Impact Makes a Sound and Sound Makes an Impact: Sound Guides Representations and Explorations
This addresses the challenge of efficient exploration and representation learning in robotics by leveraging sound, though it is incremental in applying sound to existing reinforcement learning frameworks.
The paper tackles the problem of using sound to improve robotic manipulation in unsupervised reinforcement learning, showing that their Intrinsic Sound Curiosity Module (ISCM) learns representations that outperform vision-only baselines and accelerates downstream task learning.
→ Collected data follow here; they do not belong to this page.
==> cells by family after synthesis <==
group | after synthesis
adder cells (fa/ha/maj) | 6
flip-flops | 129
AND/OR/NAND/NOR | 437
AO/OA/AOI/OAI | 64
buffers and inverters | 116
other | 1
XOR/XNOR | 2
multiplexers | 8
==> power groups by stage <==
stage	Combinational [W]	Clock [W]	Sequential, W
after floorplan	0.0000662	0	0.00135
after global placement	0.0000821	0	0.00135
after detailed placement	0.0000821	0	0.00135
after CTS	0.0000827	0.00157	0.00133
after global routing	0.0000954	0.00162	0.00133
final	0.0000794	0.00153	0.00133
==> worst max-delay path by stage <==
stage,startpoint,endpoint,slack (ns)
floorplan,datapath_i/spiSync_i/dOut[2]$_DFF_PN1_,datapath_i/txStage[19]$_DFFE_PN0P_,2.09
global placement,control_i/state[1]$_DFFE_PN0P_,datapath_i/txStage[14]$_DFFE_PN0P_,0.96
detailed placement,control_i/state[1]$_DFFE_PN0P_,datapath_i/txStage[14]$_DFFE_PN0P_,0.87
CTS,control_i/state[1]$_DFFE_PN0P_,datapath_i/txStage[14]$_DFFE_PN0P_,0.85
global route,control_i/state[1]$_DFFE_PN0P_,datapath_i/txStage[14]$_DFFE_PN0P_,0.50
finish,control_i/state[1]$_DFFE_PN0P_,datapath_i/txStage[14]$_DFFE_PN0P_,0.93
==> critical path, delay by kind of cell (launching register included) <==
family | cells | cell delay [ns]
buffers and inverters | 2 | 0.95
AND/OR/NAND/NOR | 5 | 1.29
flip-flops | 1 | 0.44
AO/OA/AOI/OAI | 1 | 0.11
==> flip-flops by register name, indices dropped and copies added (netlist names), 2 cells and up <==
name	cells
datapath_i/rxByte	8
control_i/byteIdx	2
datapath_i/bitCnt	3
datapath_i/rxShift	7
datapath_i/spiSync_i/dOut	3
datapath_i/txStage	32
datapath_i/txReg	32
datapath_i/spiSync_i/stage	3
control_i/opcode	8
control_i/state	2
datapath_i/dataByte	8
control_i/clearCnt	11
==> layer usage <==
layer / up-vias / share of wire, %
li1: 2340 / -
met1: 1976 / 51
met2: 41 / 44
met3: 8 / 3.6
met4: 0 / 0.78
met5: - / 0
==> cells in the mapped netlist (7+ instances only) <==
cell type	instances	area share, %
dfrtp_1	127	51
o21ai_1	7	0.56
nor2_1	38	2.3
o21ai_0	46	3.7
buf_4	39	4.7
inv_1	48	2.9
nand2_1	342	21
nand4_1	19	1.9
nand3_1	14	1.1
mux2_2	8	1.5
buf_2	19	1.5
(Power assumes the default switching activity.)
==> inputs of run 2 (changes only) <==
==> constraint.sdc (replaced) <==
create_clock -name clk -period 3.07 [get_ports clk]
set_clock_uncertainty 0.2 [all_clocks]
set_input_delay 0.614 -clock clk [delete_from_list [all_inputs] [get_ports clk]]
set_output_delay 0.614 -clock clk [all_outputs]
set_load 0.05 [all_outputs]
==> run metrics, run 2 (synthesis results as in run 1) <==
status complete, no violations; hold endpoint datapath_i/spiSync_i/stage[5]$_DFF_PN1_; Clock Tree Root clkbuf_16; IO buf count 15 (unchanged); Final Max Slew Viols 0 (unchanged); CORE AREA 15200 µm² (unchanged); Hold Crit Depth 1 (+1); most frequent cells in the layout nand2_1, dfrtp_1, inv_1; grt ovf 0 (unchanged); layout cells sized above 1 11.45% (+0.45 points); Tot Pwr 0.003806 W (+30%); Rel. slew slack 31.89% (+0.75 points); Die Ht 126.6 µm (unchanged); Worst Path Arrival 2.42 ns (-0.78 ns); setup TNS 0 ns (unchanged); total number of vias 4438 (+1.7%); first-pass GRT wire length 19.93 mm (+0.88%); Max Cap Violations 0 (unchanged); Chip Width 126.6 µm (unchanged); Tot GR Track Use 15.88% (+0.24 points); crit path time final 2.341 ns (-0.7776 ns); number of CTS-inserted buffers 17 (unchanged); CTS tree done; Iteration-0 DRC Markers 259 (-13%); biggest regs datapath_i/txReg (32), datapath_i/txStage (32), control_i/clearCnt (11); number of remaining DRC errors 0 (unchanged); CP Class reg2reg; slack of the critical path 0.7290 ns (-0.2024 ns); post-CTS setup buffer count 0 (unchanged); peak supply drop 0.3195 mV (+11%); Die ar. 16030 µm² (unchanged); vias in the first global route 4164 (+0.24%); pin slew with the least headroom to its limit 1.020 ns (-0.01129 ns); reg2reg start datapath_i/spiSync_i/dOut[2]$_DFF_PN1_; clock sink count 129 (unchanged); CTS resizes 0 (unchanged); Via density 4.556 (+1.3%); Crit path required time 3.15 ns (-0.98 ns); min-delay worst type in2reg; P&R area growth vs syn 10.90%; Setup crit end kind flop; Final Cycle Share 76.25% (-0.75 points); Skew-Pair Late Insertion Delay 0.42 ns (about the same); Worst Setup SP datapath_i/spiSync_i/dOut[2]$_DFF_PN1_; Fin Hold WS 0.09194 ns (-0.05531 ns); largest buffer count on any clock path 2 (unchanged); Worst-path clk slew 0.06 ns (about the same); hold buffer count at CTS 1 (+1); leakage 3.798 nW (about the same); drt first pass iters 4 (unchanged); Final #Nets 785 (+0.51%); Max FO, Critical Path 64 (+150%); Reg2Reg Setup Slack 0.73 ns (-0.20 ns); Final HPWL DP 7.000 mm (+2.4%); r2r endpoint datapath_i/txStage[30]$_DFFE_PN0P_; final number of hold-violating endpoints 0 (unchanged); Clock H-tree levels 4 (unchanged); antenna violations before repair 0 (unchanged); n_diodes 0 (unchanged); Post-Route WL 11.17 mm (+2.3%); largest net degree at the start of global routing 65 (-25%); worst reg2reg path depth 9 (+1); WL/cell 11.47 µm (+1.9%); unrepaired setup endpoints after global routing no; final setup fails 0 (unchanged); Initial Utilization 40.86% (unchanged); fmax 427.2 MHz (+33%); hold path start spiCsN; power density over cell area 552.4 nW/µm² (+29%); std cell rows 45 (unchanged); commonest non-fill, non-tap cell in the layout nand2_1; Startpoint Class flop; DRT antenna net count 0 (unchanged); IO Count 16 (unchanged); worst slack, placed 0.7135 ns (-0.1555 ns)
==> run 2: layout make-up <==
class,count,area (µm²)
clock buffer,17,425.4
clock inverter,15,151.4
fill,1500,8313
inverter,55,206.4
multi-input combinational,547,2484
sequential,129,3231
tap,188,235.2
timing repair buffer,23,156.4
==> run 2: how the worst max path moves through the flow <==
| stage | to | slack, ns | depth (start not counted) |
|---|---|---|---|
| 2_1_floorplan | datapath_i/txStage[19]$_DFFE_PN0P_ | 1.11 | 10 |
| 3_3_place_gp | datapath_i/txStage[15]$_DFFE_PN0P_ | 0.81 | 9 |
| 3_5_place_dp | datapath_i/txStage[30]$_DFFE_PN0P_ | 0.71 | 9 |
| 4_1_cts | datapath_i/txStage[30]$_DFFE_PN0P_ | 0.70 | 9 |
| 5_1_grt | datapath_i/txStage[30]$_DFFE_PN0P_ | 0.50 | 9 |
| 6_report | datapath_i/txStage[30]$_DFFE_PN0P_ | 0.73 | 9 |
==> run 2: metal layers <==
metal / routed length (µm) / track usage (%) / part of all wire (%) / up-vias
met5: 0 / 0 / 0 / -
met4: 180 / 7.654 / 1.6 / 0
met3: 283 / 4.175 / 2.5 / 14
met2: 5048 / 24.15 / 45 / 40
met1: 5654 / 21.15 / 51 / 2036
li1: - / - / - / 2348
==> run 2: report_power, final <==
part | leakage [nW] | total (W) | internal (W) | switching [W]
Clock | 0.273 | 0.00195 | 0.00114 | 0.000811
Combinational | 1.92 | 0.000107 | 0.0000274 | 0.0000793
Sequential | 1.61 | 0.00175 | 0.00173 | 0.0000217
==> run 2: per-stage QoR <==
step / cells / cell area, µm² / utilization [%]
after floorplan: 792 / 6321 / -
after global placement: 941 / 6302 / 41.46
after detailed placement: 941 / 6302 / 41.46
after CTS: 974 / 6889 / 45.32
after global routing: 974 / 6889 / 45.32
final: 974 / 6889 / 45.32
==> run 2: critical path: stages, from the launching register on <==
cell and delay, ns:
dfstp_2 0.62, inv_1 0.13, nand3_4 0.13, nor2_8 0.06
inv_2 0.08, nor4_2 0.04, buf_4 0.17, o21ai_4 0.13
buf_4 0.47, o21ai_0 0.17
Sound is one of the most informative and abundant modalities in the real world while being robust to sense without contacts by small and cheap sensors that can be placed on mobile devices. Although deep learning is capable of extracting information from multiple sensory inputs, there has been little use of sound for the control and learning of robotic actions. For unsupervised reinforcement learning, an agent is expected to actively collect experiences and jointly learn representations and policies in a self-supervised way. We build realistic robotic manipulation scenarios with physics-based sound simulation and propose the Intrinsic Sound Curiosity Module (ISCM). The ISCM provides feedback to a reinforcement learner to learn robust representations and to reward a more efficient exploration behavior. We perform experiments with sound enabled during pre-training and disabled during adaptation, and show that representations learned by ISCM outperform the ones by vision-only baselines and pre-trained policies can accelerate the learning process when applied to downstream tasks.